Return, from the lines below, each one that includes the word "between".

○ ○ ○ ○ ○ ○ ○

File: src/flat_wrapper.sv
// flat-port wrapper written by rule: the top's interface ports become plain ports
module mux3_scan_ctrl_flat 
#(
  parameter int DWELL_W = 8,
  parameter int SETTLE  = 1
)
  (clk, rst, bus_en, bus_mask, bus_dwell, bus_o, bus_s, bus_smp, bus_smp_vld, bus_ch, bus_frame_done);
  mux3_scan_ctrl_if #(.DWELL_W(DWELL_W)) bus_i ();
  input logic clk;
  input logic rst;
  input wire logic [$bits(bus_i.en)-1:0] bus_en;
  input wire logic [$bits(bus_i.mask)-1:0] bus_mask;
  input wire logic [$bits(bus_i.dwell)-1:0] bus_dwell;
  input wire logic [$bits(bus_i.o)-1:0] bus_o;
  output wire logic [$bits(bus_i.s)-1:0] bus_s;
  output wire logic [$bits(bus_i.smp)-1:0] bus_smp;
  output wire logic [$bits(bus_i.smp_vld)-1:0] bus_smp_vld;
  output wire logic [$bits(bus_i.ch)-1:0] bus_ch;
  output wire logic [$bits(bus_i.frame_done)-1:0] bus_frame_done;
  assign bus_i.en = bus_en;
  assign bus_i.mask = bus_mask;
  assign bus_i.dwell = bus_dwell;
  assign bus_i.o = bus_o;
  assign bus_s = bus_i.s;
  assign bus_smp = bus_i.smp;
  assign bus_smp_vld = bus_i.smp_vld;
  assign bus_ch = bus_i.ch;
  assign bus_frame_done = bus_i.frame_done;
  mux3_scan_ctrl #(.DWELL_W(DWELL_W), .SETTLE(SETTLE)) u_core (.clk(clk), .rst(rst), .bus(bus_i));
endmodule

○ ○ ○ ○ ○ ○ ○

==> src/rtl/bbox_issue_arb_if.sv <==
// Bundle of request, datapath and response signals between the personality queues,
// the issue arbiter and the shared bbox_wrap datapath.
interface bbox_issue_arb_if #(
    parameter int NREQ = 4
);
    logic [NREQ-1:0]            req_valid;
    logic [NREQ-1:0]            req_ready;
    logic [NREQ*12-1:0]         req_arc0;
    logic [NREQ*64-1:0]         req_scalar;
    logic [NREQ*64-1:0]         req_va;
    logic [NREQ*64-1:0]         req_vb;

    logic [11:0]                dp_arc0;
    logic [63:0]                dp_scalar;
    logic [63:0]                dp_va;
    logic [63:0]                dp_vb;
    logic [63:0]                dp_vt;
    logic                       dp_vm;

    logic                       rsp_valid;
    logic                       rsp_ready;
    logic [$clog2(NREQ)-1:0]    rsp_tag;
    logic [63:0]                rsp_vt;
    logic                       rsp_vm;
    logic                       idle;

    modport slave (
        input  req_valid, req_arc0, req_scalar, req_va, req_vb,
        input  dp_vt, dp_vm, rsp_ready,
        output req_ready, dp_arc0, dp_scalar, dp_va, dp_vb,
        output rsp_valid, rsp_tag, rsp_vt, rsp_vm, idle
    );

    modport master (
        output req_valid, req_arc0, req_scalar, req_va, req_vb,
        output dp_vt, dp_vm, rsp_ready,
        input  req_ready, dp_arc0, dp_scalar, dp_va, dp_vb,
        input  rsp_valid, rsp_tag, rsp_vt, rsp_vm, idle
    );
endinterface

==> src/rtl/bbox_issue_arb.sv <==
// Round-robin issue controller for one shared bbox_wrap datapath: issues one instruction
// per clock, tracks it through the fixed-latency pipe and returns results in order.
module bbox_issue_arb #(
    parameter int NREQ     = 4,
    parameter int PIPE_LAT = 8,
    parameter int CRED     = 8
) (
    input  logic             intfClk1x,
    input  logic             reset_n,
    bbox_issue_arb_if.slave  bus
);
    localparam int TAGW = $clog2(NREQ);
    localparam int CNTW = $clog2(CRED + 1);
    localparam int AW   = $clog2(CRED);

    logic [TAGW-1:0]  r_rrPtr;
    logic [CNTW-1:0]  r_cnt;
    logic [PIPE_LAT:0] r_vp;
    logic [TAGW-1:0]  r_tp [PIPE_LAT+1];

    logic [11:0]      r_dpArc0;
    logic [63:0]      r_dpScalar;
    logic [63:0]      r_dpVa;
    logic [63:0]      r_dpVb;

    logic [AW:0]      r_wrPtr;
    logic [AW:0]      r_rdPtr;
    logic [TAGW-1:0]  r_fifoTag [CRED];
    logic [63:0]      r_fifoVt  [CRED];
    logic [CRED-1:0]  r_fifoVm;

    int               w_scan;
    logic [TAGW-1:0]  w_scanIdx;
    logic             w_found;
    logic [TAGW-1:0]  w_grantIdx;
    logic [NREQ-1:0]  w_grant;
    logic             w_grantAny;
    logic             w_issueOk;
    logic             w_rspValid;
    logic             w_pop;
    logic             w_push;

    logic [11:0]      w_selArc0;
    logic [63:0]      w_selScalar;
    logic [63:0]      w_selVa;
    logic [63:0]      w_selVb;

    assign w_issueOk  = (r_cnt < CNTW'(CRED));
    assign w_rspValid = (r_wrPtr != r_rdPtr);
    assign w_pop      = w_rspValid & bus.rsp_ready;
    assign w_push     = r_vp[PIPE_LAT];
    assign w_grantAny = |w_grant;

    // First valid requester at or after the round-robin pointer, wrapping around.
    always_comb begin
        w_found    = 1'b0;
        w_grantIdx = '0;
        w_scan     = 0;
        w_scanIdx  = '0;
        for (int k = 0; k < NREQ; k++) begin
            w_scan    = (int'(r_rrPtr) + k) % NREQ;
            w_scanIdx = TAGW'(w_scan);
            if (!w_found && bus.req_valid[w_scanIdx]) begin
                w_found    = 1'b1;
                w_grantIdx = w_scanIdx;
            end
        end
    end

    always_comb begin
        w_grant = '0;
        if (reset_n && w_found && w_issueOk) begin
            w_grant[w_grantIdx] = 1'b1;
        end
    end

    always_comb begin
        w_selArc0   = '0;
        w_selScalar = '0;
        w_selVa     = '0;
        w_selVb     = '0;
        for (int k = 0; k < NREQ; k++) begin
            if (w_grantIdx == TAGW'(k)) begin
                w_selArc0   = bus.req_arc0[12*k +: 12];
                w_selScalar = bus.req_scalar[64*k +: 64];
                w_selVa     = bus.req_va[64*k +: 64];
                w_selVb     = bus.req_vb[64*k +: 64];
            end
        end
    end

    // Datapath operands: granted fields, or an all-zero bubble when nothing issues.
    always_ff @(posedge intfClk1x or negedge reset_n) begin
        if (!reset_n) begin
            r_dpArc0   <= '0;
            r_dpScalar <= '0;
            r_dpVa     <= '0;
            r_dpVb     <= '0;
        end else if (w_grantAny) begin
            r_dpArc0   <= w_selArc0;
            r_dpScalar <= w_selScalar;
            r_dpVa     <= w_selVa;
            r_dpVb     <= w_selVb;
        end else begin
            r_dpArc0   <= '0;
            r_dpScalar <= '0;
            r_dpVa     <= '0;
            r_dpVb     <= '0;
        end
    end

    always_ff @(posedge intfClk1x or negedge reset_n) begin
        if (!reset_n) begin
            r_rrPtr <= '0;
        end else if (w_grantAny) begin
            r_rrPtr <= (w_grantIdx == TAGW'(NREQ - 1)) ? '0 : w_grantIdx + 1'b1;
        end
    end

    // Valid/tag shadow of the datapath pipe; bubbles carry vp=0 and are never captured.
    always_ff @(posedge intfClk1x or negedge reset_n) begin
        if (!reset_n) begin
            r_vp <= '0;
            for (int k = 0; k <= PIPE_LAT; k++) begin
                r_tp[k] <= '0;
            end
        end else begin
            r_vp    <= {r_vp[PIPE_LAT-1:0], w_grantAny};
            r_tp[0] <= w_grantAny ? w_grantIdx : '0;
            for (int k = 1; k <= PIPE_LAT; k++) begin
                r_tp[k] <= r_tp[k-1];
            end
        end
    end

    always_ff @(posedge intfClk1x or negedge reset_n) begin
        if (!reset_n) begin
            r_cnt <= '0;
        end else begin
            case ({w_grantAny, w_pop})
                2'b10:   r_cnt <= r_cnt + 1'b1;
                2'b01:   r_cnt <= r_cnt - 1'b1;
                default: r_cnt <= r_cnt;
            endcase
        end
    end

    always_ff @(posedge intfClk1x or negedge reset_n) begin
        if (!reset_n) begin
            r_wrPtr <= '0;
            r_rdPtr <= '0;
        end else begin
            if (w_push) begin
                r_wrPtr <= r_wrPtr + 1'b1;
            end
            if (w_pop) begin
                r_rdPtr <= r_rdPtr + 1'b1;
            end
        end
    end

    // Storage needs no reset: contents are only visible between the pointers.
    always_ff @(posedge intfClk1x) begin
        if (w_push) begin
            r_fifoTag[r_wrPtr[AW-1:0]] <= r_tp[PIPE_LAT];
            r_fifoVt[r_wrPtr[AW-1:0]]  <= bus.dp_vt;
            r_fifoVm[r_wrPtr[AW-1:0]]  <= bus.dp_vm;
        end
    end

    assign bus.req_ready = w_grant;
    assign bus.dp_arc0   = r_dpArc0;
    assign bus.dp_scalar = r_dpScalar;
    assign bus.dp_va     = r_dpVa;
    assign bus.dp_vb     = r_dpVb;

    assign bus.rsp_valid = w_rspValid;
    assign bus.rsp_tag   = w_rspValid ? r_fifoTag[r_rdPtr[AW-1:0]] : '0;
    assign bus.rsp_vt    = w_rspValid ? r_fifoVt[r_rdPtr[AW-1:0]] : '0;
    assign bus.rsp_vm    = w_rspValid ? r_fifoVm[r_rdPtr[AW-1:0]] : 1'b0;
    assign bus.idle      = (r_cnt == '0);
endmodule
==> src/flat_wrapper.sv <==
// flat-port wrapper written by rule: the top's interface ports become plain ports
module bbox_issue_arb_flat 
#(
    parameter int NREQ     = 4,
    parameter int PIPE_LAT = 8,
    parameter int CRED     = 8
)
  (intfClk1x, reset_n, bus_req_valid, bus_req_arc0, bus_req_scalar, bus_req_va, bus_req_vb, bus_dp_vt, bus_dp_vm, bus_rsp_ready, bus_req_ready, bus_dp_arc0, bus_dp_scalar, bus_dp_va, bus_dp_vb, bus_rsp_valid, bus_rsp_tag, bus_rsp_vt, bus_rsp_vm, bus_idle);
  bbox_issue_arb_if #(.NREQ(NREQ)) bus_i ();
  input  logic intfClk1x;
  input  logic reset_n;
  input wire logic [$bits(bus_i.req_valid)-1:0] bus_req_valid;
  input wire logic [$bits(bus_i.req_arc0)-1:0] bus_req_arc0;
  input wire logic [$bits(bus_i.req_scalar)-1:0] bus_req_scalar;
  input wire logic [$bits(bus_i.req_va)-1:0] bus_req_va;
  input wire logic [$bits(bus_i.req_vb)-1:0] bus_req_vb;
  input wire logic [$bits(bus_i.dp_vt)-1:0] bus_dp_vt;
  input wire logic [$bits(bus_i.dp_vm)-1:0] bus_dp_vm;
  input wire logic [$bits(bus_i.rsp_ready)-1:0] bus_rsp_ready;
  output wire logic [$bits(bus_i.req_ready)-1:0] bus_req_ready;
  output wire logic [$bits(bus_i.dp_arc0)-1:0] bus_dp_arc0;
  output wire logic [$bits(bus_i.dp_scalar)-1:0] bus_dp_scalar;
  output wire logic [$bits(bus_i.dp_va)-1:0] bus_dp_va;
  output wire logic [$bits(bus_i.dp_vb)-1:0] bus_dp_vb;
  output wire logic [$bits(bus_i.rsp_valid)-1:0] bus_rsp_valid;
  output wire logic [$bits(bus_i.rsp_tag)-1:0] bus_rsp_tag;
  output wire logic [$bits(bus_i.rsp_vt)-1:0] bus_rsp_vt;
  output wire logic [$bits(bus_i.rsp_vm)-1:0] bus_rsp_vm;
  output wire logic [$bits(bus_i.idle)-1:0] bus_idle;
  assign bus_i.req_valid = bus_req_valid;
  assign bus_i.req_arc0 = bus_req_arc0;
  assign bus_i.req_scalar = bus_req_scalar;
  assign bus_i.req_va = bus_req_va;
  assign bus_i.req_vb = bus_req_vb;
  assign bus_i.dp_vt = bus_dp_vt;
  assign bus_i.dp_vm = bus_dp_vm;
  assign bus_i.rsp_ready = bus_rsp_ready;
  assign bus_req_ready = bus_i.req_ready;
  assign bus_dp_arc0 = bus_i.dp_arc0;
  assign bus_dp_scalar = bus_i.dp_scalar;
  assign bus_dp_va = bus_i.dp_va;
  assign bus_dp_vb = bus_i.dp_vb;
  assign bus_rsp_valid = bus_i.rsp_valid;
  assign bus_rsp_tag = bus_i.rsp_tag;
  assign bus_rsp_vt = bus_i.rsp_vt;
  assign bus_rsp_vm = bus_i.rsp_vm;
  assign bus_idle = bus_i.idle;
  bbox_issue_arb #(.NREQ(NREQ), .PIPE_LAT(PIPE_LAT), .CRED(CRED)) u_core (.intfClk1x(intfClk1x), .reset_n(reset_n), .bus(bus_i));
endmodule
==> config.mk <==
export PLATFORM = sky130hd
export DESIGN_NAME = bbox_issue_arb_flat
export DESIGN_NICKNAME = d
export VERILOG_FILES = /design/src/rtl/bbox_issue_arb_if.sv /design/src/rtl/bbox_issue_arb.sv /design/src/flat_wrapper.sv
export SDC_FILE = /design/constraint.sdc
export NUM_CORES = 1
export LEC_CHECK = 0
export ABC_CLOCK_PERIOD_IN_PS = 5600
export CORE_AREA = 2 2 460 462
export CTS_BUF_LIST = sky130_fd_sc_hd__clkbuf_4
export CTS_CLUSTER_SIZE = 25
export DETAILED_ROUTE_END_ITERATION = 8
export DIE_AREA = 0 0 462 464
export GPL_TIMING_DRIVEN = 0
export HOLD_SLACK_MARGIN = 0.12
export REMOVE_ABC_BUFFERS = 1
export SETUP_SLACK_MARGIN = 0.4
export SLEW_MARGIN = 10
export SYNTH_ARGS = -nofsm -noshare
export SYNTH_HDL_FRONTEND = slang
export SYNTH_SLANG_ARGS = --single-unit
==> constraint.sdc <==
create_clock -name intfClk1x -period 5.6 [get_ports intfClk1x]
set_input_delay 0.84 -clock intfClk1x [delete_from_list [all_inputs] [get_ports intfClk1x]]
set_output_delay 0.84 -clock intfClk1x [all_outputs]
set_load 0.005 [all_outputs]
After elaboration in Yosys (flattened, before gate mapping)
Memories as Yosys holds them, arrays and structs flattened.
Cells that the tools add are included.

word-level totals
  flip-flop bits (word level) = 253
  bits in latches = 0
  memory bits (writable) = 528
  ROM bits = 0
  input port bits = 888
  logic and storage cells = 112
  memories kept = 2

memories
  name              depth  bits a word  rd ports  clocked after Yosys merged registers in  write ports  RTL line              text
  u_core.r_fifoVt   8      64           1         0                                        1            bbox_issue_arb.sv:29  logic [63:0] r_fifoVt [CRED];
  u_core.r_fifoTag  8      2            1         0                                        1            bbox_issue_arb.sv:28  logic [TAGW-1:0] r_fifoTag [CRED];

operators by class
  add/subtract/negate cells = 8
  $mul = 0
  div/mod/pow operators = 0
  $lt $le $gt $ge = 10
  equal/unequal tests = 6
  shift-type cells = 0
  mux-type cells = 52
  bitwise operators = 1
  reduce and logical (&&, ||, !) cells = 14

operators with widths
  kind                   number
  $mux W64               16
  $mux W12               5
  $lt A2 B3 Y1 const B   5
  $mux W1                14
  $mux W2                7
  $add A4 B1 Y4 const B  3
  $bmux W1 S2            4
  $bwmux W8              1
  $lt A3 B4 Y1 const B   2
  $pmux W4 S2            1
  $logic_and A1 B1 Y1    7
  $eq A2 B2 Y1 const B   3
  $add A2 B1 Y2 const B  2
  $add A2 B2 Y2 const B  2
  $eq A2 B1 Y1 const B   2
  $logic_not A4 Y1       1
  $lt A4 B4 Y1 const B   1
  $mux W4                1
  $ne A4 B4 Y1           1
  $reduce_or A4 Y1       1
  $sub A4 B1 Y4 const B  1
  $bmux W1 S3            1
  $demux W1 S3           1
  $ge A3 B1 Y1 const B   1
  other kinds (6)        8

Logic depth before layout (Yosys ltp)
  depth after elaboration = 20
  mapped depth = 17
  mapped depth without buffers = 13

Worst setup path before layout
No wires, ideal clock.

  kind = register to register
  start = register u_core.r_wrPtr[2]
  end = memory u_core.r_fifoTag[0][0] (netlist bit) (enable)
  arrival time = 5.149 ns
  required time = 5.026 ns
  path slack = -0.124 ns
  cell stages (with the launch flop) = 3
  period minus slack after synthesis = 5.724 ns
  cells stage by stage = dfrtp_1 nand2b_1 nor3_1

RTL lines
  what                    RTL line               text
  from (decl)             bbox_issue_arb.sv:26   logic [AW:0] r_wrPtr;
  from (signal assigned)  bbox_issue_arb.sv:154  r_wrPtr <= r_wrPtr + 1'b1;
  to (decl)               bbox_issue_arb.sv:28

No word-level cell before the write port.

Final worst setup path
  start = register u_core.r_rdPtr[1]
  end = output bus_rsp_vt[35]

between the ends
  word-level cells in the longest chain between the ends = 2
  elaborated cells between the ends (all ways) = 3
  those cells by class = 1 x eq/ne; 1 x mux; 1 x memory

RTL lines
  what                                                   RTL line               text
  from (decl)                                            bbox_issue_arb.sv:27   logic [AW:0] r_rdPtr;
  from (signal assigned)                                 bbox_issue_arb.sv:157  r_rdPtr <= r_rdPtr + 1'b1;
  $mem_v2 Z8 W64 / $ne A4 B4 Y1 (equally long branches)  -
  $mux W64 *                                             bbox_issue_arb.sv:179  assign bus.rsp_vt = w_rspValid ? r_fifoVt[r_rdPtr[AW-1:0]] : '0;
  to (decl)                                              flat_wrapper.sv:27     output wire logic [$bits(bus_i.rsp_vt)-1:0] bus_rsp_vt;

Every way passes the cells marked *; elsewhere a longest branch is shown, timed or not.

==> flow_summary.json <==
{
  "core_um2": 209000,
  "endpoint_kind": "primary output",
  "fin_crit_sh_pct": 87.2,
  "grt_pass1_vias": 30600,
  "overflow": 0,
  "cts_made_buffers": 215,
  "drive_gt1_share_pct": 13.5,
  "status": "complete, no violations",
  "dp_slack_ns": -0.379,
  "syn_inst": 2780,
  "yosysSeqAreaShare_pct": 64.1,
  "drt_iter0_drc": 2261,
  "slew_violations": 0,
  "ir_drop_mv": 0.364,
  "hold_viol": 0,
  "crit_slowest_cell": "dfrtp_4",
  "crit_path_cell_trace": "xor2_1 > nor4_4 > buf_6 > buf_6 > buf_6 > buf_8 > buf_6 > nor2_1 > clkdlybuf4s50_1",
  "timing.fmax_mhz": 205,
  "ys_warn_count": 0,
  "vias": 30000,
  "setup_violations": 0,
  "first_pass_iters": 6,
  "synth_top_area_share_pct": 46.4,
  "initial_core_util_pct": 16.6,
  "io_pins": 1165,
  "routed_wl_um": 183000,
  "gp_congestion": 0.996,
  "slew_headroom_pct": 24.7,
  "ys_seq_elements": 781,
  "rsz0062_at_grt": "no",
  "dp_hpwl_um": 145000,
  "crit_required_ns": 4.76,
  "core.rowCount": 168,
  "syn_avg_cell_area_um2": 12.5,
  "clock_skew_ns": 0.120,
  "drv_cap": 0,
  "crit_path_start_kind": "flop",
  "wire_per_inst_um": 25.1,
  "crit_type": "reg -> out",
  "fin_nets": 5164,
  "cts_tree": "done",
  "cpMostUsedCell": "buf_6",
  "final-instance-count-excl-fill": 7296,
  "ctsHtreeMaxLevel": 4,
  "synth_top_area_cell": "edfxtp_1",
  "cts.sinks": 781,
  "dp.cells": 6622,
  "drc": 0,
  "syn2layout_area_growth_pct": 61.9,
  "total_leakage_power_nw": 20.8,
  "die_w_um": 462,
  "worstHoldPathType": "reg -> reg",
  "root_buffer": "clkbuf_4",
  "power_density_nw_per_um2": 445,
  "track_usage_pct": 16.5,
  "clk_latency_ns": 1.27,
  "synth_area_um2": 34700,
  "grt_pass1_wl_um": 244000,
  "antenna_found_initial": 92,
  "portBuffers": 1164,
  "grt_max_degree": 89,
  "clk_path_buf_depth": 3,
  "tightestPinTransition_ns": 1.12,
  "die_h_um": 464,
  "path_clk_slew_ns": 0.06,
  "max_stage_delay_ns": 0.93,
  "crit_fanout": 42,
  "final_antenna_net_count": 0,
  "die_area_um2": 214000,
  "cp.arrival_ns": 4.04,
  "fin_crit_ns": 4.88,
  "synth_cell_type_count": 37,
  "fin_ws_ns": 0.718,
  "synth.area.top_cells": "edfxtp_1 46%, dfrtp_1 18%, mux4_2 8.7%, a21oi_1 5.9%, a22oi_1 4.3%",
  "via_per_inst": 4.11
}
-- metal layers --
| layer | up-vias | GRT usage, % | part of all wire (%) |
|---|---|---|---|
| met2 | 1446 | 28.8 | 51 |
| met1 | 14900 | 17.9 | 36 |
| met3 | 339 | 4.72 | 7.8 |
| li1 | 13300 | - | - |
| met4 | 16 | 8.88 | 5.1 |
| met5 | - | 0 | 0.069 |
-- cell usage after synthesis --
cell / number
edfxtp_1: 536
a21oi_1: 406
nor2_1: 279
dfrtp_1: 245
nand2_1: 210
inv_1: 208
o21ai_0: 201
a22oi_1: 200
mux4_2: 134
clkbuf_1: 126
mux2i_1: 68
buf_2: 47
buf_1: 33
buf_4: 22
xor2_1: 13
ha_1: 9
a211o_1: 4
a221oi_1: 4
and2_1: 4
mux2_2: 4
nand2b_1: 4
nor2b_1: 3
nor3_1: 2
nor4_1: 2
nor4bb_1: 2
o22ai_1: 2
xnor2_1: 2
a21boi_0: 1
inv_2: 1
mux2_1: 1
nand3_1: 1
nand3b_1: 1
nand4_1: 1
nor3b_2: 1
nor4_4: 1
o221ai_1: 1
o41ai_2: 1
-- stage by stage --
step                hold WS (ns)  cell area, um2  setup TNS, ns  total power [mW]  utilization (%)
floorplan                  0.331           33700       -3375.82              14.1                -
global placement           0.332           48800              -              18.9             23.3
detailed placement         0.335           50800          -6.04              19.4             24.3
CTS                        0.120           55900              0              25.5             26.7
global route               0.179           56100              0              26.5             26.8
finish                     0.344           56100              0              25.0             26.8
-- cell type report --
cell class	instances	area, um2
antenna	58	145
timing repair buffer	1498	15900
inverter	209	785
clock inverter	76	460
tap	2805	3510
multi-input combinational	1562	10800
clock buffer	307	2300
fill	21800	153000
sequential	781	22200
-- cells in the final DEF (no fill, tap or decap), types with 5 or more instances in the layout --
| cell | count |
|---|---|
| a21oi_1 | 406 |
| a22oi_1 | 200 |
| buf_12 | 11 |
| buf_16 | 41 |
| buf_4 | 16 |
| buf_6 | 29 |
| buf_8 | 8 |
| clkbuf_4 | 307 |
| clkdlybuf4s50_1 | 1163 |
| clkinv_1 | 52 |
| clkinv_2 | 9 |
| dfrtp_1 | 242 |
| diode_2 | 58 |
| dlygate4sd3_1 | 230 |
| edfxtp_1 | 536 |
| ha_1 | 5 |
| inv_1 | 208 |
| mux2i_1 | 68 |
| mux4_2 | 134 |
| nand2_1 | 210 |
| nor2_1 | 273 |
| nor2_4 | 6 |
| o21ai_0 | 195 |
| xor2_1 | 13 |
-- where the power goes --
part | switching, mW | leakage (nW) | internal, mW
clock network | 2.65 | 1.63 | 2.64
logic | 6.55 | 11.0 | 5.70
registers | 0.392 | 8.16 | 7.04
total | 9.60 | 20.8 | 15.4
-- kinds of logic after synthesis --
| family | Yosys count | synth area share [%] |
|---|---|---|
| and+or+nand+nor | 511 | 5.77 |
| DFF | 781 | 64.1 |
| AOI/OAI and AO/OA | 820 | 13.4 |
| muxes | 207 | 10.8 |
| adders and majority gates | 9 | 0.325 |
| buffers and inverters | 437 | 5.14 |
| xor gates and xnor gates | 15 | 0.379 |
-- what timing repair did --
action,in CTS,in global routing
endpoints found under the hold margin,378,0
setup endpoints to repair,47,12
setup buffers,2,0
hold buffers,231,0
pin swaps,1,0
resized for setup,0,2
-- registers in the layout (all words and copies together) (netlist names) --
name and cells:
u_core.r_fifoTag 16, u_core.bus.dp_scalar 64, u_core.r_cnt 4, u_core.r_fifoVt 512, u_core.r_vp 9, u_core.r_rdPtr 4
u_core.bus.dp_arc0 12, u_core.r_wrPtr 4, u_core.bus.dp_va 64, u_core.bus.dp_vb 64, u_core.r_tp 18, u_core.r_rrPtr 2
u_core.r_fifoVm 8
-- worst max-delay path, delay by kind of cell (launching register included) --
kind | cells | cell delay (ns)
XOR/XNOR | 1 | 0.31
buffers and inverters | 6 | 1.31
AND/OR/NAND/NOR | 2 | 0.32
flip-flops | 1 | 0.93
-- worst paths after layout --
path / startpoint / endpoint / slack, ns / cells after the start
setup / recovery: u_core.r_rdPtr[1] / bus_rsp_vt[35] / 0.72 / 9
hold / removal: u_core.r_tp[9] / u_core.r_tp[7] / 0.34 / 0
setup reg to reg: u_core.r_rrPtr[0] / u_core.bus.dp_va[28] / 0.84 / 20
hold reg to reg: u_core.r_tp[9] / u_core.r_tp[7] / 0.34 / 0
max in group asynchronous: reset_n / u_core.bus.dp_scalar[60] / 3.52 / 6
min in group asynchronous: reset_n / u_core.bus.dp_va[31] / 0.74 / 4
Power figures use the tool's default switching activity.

○ ○ ○ ○ ○ ○ ○

▸ RESULT FOR THIS TASK
// Bundle of request, datapath and response signals between the personality queues,
    // Storage needs no reset: contents are only visible between the pointers.
between the ends
  word-level cells in the longest chain between the ends = 2
  elaborated cells between the ends (all ways) = 3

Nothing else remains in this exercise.